## What to work on
Which of the lines in the data below contain the string "btop"? Copy each of them.

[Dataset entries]
*-*-*
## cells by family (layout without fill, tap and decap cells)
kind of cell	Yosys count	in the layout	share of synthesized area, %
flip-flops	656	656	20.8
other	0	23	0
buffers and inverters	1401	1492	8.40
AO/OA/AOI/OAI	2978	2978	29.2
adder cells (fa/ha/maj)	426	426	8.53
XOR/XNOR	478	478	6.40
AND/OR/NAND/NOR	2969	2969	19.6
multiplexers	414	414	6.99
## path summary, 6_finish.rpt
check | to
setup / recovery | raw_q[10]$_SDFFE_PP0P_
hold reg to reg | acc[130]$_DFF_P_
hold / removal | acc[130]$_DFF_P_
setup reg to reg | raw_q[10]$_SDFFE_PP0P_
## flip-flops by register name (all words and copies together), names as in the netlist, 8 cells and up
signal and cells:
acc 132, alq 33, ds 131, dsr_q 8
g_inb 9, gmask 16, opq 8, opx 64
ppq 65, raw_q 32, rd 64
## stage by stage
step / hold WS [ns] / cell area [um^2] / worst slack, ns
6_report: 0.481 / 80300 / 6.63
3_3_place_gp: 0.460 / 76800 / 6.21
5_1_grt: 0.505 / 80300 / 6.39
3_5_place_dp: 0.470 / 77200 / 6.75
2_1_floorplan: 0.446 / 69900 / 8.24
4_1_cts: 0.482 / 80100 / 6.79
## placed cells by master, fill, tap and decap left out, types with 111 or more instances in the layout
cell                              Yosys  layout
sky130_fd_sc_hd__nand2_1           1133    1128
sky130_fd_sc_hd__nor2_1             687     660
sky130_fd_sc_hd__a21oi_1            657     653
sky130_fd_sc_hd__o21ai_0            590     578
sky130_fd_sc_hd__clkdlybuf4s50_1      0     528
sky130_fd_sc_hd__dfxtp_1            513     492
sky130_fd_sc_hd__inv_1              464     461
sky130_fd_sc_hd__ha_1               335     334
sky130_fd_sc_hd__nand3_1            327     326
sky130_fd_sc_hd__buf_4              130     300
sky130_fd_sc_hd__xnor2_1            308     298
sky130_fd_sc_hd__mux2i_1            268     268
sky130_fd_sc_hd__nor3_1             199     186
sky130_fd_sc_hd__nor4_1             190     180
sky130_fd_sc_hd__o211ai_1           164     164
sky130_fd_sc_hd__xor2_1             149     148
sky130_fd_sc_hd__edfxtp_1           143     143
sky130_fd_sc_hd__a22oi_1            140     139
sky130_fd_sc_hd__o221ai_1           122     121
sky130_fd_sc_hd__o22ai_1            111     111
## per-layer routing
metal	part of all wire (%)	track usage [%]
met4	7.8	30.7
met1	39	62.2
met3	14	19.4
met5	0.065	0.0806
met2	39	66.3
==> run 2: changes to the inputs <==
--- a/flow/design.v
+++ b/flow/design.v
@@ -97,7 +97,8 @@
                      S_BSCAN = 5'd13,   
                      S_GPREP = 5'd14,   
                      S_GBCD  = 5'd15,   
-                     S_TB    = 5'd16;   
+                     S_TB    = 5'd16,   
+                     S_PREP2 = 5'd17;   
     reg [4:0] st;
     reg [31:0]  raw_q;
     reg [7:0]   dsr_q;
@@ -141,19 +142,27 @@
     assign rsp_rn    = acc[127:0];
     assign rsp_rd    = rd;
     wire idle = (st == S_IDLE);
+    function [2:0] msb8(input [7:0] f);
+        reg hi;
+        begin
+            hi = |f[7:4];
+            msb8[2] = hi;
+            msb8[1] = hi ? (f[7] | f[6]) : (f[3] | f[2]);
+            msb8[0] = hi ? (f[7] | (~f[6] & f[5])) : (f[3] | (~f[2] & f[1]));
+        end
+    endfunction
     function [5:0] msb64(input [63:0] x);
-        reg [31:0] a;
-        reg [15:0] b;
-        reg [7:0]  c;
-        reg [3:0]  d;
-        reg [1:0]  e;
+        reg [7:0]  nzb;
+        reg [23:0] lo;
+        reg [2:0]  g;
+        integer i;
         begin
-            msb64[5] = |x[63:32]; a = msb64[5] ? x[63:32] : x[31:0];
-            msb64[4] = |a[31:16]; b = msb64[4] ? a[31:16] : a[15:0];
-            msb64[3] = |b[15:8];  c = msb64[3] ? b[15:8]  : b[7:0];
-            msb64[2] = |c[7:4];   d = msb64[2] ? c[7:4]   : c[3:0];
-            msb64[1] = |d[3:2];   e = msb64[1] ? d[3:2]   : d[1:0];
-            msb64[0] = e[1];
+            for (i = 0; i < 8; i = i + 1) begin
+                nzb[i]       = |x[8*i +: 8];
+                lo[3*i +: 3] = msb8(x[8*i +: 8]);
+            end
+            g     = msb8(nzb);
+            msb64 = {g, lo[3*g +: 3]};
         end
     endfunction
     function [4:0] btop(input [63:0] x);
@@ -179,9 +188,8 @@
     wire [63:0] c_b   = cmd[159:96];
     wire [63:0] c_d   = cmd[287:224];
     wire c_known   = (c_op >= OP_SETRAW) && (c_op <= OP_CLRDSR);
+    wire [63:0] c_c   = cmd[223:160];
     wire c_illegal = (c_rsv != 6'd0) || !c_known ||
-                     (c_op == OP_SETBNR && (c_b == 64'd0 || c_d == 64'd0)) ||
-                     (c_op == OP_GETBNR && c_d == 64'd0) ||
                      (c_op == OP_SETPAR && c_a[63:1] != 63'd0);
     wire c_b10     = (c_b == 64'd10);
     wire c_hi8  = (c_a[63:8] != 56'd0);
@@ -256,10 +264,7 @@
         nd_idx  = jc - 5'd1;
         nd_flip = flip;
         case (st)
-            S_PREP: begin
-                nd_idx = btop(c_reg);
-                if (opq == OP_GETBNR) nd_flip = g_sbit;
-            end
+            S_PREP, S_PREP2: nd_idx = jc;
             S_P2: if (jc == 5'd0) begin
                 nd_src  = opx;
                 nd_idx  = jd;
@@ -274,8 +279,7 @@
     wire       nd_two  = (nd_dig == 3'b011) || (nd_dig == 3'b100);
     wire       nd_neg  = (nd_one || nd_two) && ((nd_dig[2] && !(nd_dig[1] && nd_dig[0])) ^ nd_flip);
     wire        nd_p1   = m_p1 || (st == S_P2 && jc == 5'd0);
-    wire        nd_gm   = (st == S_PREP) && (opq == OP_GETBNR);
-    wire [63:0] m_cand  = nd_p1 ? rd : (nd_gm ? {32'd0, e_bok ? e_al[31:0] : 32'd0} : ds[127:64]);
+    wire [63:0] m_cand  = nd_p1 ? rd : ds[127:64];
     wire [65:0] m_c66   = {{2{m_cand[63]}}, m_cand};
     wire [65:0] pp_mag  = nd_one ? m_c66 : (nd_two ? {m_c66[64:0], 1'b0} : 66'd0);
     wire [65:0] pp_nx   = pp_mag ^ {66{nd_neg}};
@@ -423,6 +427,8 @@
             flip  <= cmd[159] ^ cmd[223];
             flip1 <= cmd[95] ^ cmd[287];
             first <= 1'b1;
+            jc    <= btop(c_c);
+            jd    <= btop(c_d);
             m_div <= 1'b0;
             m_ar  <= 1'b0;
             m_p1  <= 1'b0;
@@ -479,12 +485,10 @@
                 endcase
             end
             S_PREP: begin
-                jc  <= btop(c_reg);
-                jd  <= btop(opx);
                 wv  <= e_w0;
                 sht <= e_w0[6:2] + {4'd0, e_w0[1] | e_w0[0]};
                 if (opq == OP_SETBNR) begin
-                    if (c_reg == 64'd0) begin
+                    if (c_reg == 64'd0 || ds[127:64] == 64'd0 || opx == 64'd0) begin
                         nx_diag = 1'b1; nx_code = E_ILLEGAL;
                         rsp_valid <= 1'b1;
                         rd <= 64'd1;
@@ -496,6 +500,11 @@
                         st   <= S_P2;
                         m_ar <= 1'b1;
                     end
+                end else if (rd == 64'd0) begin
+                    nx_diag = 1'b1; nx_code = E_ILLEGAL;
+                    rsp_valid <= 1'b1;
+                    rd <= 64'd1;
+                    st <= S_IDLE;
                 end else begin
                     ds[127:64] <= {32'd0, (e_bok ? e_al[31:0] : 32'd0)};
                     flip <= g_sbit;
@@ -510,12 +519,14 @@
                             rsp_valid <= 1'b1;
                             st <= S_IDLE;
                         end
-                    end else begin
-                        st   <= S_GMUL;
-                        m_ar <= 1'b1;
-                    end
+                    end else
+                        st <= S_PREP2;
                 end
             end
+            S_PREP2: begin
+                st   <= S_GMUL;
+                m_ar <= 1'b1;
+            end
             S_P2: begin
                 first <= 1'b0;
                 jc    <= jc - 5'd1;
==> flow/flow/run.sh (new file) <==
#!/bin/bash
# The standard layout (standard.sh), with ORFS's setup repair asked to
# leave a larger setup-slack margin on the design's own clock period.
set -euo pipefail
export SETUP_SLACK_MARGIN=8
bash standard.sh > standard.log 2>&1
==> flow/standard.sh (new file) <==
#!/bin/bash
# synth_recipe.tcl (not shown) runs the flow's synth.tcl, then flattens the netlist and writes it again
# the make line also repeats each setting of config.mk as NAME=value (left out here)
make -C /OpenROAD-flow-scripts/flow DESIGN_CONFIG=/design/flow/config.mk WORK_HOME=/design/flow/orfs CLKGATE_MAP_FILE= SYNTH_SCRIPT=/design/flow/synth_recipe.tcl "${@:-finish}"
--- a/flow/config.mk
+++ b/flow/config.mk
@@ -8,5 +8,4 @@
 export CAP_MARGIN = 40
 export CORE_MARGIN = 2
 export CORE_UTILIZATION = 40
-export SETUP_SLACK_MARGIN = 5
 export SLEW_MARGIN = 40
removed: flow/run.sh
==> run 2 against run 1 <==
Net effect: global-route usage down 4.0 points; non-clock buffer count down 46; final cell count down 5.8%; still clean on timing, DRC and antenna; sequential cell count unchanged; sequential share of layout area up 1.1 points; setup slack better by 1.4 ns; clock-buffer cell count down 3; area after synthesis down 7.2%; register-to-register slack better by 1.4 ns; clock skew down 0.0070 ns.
This design comes from an exercise in tuning for small area, a short achievable clock period and few clock cycles on the open sky130 flow, not from production work. The RTL was checked by simulation tests, not by an equivalence proof against the original design. Power figures rest on the tool's default switching activity, not on a simulated workload.

==> design.v <==
module fcodec_scan (
    input  wire       clk,
    input  wire       rst,         
    input  wire       wr_en,
    input  wire [8:0] wr_addr,
    input  wire [7:0] wr_data,
    input  wire       start,
    input  wire [8:0] len,
    output reg        busy,
    output reg        msg_valid,
    output reg  [8:0] msg_off,     
    output reg  [7:0] msg_plen,    
    output reg        done,
    output reg  [6:0] msg_count,
    output reg  [8:0] consumed
);
    localparam NB = 257;
    localparam NG = 17;            
    localparam [7:0] HDR  = 8'hAA;
    localparam [7:0] TERM = 8'h0A;
    reg [8*NB-1:0] ibuf;
    reg       we_q;
    reg [8:0] wa_q;
    reg [7:0] wd_q;
    always @(posedge clk) begin
        we_q <= wr_en && !busy && (wr_addr < NB);
        wa_q <= wr_addr;
        wd_q <= wr_data;
    end
    wire [NB-1:0] is_hdr;      
    wire [NB-1:0] is_term;     
    wire          wd_hdr = (wd_q == HDR);
    genvar p, g, i;
    generate
        for (p = 0; p < NB; p = p + 1) begin : g_byte
            wire sel = we_q && (wa_q == p);
            always @(posedge clk)
                if (sel) ibuf[8*p +: 8] <= wd_q;
            assign is_hdr[p]  = sel ? wd_hdr : (ibuf[8*p +: 8] == HDR);
            assign is_term[p] = (ibuf[8*p +: 8] == TERM);
        end
    endgenerate
    reg [8:0]    n_len;        
    reg [NB-1:0] cand;         
    reg          c_v;          
    reg          c_has1;       
    reg          c_has2;       
    reg [8:0]    c_h1, c_h2;   
    reg [7:0]    c_l1, c_l2;   
    wire [16*NG-1:0] cand_x = {{(16*NG-NB){1'b0}}, cand};
    wire [NG-1:0]    g_any;    
    wire [NG-1:0]    g_two;    
    wire [NG-1:0]    gb1;      
    wire [NG-1:0]    gb2;      
    wire [16*NG-1:0] keep;     
    wire [8*NG-1:0]  g_l1, g_l2;   
    wire [4*NG-1:0]  g_i1, g_i2;   
    generate
        for (g = 0; g < NG; g = g + 1) begin : g_grp
            wire [15:0] c = cand_x[16*g +: 16];
            wire [15:0] b1;        
            wire [15:0] b2;        
            wire [15:0] f1 = c & ~b1;
            wire [15:0] f2 = c & b1 & ~b2;
            reg  [7:0]  l1, l2;
            reg  [3:0]  i1, i2;
            integer k;
            assign b1[0] = 1'b0;
            assign b2[0] = 1'b0;
            for (i = 1; i < 16; i = i + 1) begin : g_b
                assign b1[i] = |c[i-1:0];
                assign b2[i] = |(c[i-1:0] & b1[i-1:0]);
            end
            always @(*) begin
                l1 = 8'd0; l2 = 8'd0;
                i1 = 4'd0; i2 = 4'd0;
                for (k = 0; k < 16; k = k + 1) begin
                    if (16*g + k + 1 < NB && f1[k]) l1 = l1 | ibuf[8*(16*g+k+1) +: 8];
                    if (16*g + k + 1 < NB && f2[k]) l2 = l2 | ibuf[8*(16*g+k+1) +: 8];
                    if (f1[k]) i1 = i1 | k[3:0];
                    if (f2[k]) i2 = i2 | k[3:0];
                end
            end
            assign g_any[g]       = |c;
            assign g_two[g]       = b2[15] | (b1[15] & c[15]);
            assign g_l1[8*g +: 8] = l1;
            assign g_l2[8*g +: 8] = l2;
            assign g_i1[4*g +: 4] = i1;
            assign g_i2[4*g +: 4] = i2;
            if (g == 0) begin : g_z
                assign gb1[g] = 1'b0;
                assign gb2[g] = 1'b0;
            end else begin : g_nz
                assign gb1[g] = |g_any[g-1:0];
                assign gb2[g] = |(g_two[g-1:0] | (g_any[g-1:0] & gb1[g-1:0]));
            end
            assign keep[16*g +: 16] = b2 | {16{gb2[g]}} | (b1 & {16{gb1[g]}});
        end
    endgenerate
    wire [NG-1:0] s1  = g_any & ~gb1;
    wire [NG-1:0] s2a = g_two & ~gb1;
    wire [NG-1:0] s2b = g_any & gb1 & ~gb2;
    wire          a_has1 = |g_any;
    wire          a_has2 = |(s2a | s2b);
    reg  [8:0]    a_h1, a_h2;
    reg  [7:0]    a_l1, a_l2;
    integer kk;
    always @(*) begin
        a_h1 = 9'd0; a_h2 = 9'd0;
        a_l1 = 8'd0; a_l2 = 8'd0;
        for (kk = 0; kk < NG; kk = kk + 1) begin
            if (s1[kk]) begin
                a_h1 = a_h1 | {kk[4:0], g_i1[4*kk +: 4]};
                a_l1 = a_l1 | g_l1[8*kk +: 8];
            end
            if (s2a[kk]) begin
                a_h2 = a_h2 | {kk[4:0], g_i2[4*kk +: 4]};
                a_l2 = a_l2 | g_l2[8*kk +: 8];
            end
            if (s2b[kk]) begin
                a_h2 = a_h2 | {kk[4:0], g_i1[4*kk +: 4]};
                a_l2 = a_l2 | g_l1[8*kk +: 8];
            end
        end
    end
    wire [9:0] c_t1   = {1'b0, c_h1} + {2'b0, c_l1} + 10'd1;
    wire [9:0] c_t2   = {1'b0, c_h2} + {2'b0, c_l2} + 10'd1;
    wire       c_hit1 = (c_t1 < {1'b0, n_len}) && is_term[c_t1[8:0]];
    wire       c_hit2 = (c_t2 < {1'b0, n_len}) && is_term[c_t2[8:0]];
    wire       c_acc1 = c_v && c_hit1;
    wire       c_acc2 = c_v && !c_hit1 && c_has2 && c_hit2;
    wire       c_acc  = c_acc1 || c_acc2;
    wire       c_fin  = c_v ? (!c_has2 || (!c_hit1 && !a_has1)) : !a_has1;
    wire [8:0]    n_sel = busy ? n_len : ((len > NB) ? NB[8:0] : len);
    wire [NB-1:0] in_rng;
    wire [NB-1:0] after1, after2;
    generate
        for (p = 0; p < NB; p = p + 1) begin : g_rs
            assign in_rng[p] = (p + 3 <= n_sel);
            assign after1[p] = is_hdr[p] && in_rng[p] && (p > c_t1);
            assign after2[p] = is_hdr[p] && in_rng[p] && (p > c_t2);
        end
    endgenerate
    always @(posedge clk) begin
        if (rst) begin
            busy      <= 1'b0;
            msg_valid <= 1'b0;
            done      <= 1'b0;
            c_v       <= 1'b0;
        end else begin
            msg_valid <= 1'b0;
            done      <= 1'b0;
            c_v       <= 1'b0;
            if (!busy) begin
                if (start) begin
                    busy      <= 1'b1;
                    msg_count <= 7'd0;
                    consumed  <= 9'd0;
                end
            end else begin
                c_v <= !c_acc;
                if (c_fin) begin
                    busy <= 1'b0;
                    done <= 1'b1;
                end
                if (c_acc) begin
                    msg_valid <= 1'b1;
                    msg_count <= msg_count + 7'd1;
                    consumed  <= c_acc1 ? c_t1[8:0] + 9'd1 : c_t2[8:0] + 9'd1;
                end
            end
        end
    end
    always @(posedge clk) begin
        if (!busy) begin
            n_len <= n_sel;
            cand  <= is_hdr & in_rng;
        end else if (c_acc1) begin
            cand  <= after1;
        end else if (c_acc2) begin
            cand  <= after2;
        end else begin
            cand  <= cand & keep[NB-1:0];
        end
        c_has1   <= a_has1;
        c_has2   <= a_has2;
        c_h1     <= a_h1;
        c_h2     <= a_h2;
        c_l1     <= a_l1;
        c_l2     <= a_l2;
        msg_off  <= c_hit1 ? c_h1 + 9'd2 : c_h2 + 9'd2;
        msg_plen <= c_hit1 ? c_l1 - 8'd1 : c_l2 - 8'd1;
    end
endmodule
This is an optimization exercise on Yosys and OpenROAD, whose aim is small area, a short achievable clock period and few clock cycles per item, not a production implementation.
Function was checked by simulation only, so behaviour that the tests miss may differ from the original.
Power figures rest on the tool's default switching activity, not on a simulated workload.

**flow/flow/run.sh**
```bash
#!/bin/bash
set -euo pipefail
bash standard.sh SETUP_SLACK_MARGIN=10 "BUFFER_PORTS_ARGS=-buffer_cell sky130_fd_sc_hd__buf_4" finish > standard.log 2>&1
```
**flow/standard.sh**
```bash
#!/bin/bash
# synth_recipe.tcl (not shown) runs the flow's synth.tcl, then flattens the netlist and writes it again
# the make line also repeats each setting of config.mk as NAME=value (left out here)
make -C /OpenROAD-flow-scripts/flow DESIGN_CONFIG=/design/flow/config.mk WORK_HOME=/design/flow/orfs CLKGATE_MAP_FILE= SYNTH_SCRIPT=/design/flow/synth_recipe.tcl "${@:-finish}"
```
**flow/config.mk**
```make
export PLATFORM = sky130hd
export DESIGN_NAME = tbacc
export DESIGN_NICKNAME = tbacc
export VERILOG_FILES = /design/flow/design.v
export SDC_FILE = /design/flow/constraint.sdc
export NUM_CORES = 4
export LEC_CHECK = 0
export CAP_MARGIN = 20
export CORE_MARGIN = 2
export CORE_UTILIZATION = 40
export PLACE_DENSITY = 0.6
export SLEW_MARGIN = 20
export TNS_END_PERCENT = 0
```
**flow/constraint.sdc**
```tcl
create_clock -name core_clock -period 12.5 [get_ports {clk}]
set_input_delay 2.5000 -clock core_clock [delete_from_list [all_inputs] [get_ports {clk}]]
set_output_delay 2.5000 -clock core_clock [all_outputs]
set_load 0.01 [all_outputs]
```
Context: an optimization exercise on an open-source flow, tuned for small area, a short achievable clock period and few clock cycles per item. The choices shown serve that exercise and are no tape-out recipe. In this exercise RTL edits were held to simulation tests only and were not proved equivalent to the original.

**flow/config.mk**
```make
export PLATFORM = sky130hd
export DESIGN_NAME = spn_core
export DESIGN_NICKNAME = spn_core
export VERILOG_FILES = /design/flow/design.v
export SDC_FILE = /design/flow/constraint.sdc
export NUM_CORES = 8
export LEC_CHECK = 0
export ABC_AREA = 1
export CAP_MARGIN = 30
export CELL_PAD_IN_SITES_DETAIL_PLACEMENT = 1
export CELL_PAD_IN_SITES_GLOBAL_PLACEMENT = 2
export CORE_MARGIN = 2
export CORE_UTILIZATION = 30
export SLEW_MARGIN = 30
```
**flow/constraint.sdc**
```tcl
create_clock -name core_clock -period 13.0 [get_ports {clk}]
set_input_delay 2.6000 -clock core_clock [delete_from_list [all_inputs] [get_ports {clk}]]
set_output_delay 2.6000 -clock core_clock [all_outputs]
set_load 0.01 [all_outputs]
```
*-*-*
## Expected answer
     function [4:0] btop(input [63:0] x);
-                nd_idx = btop(c_reg);
+            jc    <= btop(c_c);
+            jd    <= btop(c_d);
-                jc  <= btop(c_reg);
-                jd  <= btop(opx);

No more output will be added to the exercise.